» Exercise details
Start at the first line of the material below and retype each line through the one containing "export GPL_TIMING_DRIVEN = 0", exactly.

** Opening Given entries block **

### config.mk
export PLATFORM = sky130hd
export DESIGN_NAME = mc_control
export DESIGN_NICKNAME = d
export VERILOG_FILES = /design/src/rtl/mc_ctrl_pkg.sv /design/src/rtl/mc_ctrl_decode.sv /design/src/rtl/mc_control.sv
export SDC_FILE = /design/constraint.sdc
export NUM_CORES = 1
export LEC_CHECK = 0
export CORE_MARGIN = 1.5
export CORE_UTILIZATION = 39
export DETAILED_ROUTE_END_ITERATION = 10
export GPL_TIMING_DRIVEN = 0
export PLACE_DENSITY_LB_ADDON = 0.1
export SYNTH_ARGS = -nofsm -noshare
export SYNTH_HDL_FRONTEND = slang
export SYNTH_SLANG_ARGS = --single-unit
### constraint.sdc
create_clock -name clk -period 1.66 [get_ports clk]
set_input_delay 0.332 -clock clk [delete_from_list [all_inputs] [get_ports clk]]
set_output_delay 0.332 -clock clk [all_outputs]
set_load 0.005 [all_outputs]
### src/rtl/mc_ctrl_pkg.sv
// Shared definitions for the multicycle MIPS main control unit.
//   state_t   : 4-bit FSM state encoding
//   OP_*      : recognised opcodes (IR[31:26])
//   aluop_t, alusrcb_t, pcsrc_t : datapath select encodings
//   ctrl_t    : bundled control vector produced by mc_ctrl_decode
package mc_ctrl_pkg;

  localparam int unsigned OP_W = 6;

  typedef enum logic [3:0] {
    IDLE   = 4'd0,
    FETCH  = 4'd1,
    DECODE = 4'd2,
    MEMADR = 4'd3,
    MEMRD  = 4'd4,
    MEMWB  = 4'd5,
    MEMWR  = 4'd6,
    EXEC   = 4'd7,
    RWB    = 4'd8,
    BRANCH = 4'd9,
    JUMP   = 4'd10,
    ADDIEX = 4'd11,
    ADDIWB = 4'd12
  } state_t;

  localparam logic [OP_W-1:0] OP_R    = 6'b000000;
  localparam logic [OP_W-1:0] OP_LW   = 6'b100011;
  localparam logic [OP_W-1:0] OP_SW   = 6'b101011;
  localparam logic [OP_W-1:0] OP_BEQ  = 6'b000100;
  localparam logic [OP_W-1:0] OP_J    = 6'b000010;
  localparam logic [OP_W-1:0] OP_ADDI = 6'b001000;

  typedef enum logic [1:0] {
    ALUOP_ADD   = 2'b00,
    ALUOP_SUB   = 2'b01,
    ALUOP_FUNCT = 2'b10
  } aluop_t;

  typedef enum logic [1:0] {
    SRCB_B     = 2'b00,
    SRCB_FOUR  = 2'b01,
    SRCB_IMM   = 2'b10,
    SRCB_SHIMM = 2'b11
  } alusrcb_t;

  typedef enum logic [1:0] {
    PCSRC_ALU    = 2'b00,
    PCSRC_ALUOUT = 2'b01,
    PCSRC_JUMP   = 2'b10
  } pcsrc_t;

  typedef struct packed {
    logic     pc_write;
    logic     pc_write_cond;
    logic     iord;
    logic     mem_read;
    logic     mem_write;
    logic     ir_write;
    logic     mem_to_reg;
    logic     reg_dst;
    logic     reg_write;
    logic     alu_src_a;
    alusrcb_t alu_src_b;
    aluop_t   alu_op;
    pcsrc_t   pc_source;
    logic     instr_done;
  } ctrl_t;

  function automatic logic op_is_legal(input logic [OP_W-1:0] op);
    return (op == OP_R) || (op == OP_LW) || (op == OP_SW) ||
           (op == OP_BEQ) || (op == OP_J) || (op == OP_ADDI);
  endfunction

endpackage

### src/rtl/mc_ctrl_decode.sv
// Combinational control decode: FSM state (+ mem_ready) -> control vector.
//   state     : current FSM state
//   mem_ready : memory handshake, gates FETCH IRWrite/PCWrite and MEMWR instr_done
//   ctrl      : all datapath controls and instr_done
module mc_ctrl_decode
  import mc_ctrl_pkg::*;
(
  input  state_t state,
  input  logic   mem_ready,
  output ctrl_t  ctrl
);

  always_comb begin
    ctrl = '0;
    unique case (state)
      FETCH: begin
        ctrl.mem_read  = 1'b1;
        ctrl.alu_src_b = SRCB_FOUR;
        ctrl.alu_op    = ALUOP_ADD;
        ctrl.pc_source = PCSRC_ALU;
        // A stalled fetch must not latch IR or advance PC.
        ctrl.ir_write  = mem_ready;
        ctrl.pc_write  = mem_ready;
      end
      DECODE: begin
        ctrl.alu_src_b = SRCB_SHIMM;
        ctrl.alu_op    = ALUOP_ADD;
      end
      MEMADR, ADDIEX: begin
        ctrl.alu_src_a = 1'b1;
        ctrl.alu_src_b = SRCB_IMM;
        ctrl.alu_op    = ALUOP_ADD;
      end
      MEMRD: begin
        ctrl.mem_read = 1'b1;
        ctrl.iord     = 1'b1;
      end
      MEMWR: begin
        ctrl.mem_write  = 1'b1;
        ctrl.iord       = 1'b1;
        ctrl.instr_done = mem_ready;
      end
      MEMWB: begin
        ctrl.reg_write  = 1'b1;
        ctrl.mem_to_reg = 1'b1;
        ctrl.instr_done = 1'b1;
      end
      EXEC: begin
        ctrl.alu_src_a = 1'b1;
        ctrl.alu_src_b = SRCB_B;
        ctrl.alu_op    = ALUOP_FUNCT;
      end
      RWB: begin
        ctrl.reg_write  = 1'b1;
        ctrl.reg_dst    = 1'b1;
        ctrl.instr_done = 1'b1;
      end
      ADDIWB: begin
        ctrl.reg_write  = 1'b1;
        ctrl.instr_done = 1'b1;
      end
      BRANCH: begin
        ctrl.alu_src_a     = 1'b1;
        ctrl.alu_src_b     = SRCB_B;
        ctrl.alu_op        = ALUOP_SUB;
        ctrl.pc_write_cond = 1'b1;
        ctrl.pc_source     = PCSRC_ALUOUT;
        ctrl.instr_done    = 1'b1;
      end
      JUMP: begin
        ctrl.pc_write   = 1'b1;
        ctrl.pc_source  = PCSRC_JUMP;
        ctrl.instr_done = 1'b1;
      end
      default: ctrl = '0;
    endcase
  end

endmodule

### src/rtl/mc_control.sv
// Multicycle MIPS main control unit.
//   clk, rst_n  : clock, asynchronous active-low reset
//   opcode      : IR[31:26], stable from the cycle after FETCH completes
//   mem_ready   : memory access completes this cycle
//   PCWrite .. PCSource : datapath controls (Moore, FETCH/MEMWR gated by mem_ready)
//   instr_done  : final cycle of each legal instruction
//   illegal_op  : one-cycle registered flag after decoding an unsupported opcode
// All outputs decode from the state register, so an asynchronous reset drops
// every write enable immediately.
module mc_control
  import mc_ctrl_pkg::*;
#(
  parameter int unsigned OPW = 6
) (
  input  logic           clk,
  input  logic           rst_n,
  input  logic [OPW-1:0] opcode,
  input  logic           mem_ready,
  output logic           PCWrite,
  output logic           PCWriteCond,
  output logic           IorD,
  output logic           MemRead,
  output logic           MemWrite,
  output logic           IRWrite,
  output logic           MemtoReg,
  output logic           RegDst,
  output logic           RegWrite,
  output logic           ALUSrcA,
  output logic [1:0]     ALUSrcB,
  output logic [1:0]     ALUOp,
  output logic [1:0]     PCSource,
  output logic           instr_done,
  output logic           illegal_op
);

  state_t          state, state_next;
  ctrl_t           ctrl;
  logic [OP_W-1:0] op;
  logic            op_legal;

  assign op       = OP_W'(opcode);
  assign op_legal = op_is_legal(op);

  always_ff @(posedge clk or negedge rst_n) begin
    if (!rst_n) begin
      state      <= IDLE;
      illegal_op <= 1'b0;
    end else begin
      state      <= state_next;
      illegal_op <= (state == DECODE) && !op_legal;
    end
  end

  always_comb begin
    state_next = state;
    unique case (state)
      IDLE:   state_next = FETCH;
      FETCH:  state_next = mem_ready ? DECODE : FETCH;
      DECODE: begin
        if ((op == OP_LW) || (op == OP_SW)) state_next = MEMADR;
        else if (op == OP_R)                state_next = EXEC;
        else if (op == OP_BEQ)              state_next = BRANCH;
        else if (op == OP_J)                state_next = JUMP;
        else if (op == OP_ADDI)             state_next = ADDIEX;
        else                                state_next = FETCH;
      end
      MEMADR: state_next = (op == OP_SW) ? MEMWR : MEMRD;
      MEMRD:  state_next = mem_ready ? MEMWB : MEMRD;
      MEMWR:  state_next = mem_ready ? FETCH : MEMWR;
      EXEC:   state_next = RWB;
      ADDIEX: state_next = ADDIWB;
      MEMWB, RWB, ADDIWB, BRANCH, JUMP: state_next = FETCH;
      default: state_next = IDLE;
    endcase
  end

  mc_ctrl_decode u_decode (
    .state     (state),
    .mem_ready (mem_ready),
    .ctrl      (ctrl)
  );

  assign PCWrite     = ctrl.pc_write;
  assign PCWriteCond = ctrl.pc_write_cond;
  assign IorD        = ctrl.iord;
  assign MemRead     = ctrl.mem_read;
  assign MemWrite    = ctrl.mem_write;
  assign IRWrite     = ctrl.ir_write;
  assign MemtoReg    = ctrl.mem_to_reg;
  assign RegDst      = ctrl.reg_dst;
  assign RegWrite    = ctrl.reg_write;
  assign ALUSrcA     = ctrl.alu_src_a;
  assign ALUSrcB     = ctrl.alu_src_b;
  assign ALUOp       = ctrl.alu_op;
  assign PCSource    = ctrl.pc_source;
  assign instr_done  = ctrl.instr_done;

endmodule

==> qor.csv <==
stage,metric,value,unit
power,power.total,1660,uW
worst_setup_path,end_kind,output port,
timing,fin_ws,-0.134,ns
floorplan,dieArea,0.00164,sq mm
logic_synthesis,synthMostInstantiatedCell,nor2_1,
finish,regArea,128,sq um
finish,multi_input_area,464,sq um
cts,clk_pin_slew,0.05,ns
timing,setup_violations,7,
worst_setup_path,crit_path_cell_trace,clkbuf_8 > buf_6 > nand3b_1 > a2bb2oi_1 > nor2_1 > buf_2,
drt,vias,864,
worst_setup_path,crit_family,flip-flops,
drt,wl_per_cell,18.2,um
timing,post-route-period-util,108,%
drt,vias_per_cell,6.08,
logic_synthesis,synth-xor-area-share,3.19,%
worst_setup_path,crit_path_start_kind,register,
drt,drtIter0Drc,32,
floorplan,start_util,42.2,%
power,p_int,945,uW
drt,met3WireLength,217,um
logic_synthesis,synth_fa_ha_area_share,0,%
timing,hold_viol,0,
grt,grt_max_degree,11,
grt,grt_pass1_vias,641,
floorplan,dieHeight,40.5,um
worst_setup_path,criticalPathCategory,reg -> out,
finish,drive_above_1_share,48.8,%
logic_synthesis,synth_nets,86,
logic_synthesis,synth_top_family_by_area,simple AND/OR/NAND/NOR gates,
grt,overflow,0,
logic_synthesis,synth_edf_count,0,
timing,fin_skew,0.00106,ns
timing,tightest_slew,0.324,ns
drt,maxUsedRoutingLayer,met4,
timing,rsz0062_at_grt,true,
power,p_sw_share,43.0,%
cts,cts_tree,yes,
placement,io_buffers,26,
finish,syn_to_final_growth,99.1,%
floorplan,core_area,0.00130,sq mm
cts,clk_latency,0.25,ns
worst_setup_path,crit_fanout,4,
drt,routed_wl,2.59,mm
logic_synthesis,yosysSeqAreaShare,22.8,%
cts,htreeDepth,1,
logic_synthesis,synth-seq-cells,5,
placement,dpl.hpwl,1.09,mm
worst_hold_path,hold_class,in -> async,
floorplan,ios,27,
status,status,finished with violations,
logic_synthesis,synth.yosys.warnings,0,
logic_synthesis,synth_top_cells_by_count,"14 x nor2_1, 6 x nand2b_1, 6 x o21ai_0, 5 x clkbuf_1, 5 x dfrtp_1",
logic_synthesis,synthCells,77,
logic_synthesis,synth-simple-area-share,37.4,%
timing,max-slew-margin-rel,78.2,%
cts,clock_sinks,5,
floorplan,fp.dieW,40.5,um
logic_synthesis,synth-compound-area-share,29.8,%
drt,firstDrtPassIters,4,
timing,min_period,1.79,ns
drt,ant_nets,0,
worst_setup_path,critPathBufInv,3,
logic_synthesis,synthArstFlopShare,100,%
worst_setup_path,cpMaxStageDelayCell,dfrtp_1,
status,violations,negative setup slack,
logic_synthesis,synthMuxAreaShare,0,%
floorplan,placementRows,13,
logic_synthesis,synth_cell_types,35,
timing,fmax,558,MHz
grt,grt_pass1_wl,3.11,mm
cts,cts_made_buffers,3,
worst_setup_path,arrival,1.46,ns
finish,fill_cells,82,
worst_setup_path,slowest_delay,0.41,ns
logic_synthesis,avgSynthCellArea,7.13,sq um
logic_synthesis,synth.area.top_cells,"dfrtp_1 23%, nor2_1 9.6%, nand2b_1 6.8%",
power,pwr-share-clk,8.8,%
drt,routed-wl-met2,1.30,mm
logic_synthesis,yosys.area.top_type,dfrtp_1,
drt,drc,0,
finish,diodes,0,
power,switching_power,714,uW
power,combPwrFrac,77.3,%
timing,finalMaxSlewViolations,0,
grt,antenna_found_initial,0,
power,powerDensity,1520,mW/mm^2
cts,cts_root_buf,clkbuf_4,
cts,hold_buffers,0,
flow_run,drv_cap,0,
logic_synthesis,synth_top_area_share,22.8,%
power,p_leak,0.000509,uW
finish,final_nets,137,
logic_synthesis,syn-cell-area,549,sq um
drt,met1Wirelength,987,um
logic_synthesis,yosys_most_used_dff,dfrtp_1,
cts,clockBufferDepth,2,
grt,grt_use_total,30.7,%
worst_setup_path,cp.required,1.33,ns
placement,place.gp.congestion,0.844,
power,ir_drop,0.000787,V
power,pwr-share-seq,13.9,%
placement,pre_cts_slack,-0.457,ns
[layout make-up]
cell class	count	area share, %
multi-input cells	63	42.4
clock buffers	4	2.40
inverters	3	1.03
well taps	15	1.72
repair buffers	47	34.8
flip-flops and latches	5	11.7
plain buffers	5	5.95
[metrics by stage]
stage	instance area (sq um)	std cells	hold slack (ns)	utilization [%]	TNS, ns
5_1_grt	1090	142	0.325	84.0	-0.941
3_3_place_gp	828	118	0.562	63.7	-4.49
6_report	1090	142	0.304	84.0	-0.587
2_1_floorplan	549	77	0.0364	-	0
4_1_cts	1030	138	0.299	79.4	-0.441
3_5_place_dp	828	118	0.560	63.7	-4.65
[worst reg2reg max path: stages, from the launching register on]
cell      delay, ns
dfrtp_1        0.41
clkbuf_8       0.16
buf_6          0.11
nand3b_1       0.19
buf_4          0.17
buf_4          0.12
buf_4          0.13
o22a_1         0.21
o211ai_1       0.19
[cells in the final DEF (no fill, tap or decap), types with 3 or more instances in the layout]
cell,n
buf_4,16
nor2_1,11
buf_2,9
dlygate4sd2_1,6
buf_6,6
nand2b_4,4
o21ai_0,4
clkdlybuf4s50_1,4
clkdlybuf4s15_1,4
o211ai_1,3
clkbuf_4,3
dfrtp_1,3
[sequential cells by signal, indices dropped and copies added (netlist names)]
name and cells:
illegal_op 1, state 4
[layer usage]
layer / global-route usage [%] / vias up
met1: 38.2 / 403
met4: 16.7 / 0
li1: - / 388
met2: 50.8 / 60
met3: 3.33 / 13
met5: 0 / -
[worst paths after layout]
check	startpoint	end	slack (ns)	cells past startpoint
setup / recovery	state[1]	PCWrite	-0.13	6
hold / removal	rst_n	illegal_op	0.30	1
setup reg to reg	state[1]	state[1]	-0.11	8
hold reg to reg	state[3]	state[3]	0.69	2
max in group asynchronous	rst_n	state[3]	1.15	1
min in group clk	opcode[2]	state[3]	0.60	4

** Closing Given entries block **

» Response
### config.mk
export PLATFORM = sky130hd
export DESIGN_NAME = mc_control
export DESIGN_NICKNAME = d
export VERILOG_FILES = /design/src/rtl/mc_ctrl_pkg.sv /design/src/rtl/mc_ctrl_decode.sv /design/src/rtl/mc_control.sv
export SDC_FILE = /design/constraint.sdc
export NUM_CORES = 1
export LEC_CHECK = 0
export CORE_MARGIN = 1.5
export CORE_UTILIZATION = 39
export DETAILED_ROUTE_END_ITERATION = 10
export GPL_TIMING_DRIVEN = 0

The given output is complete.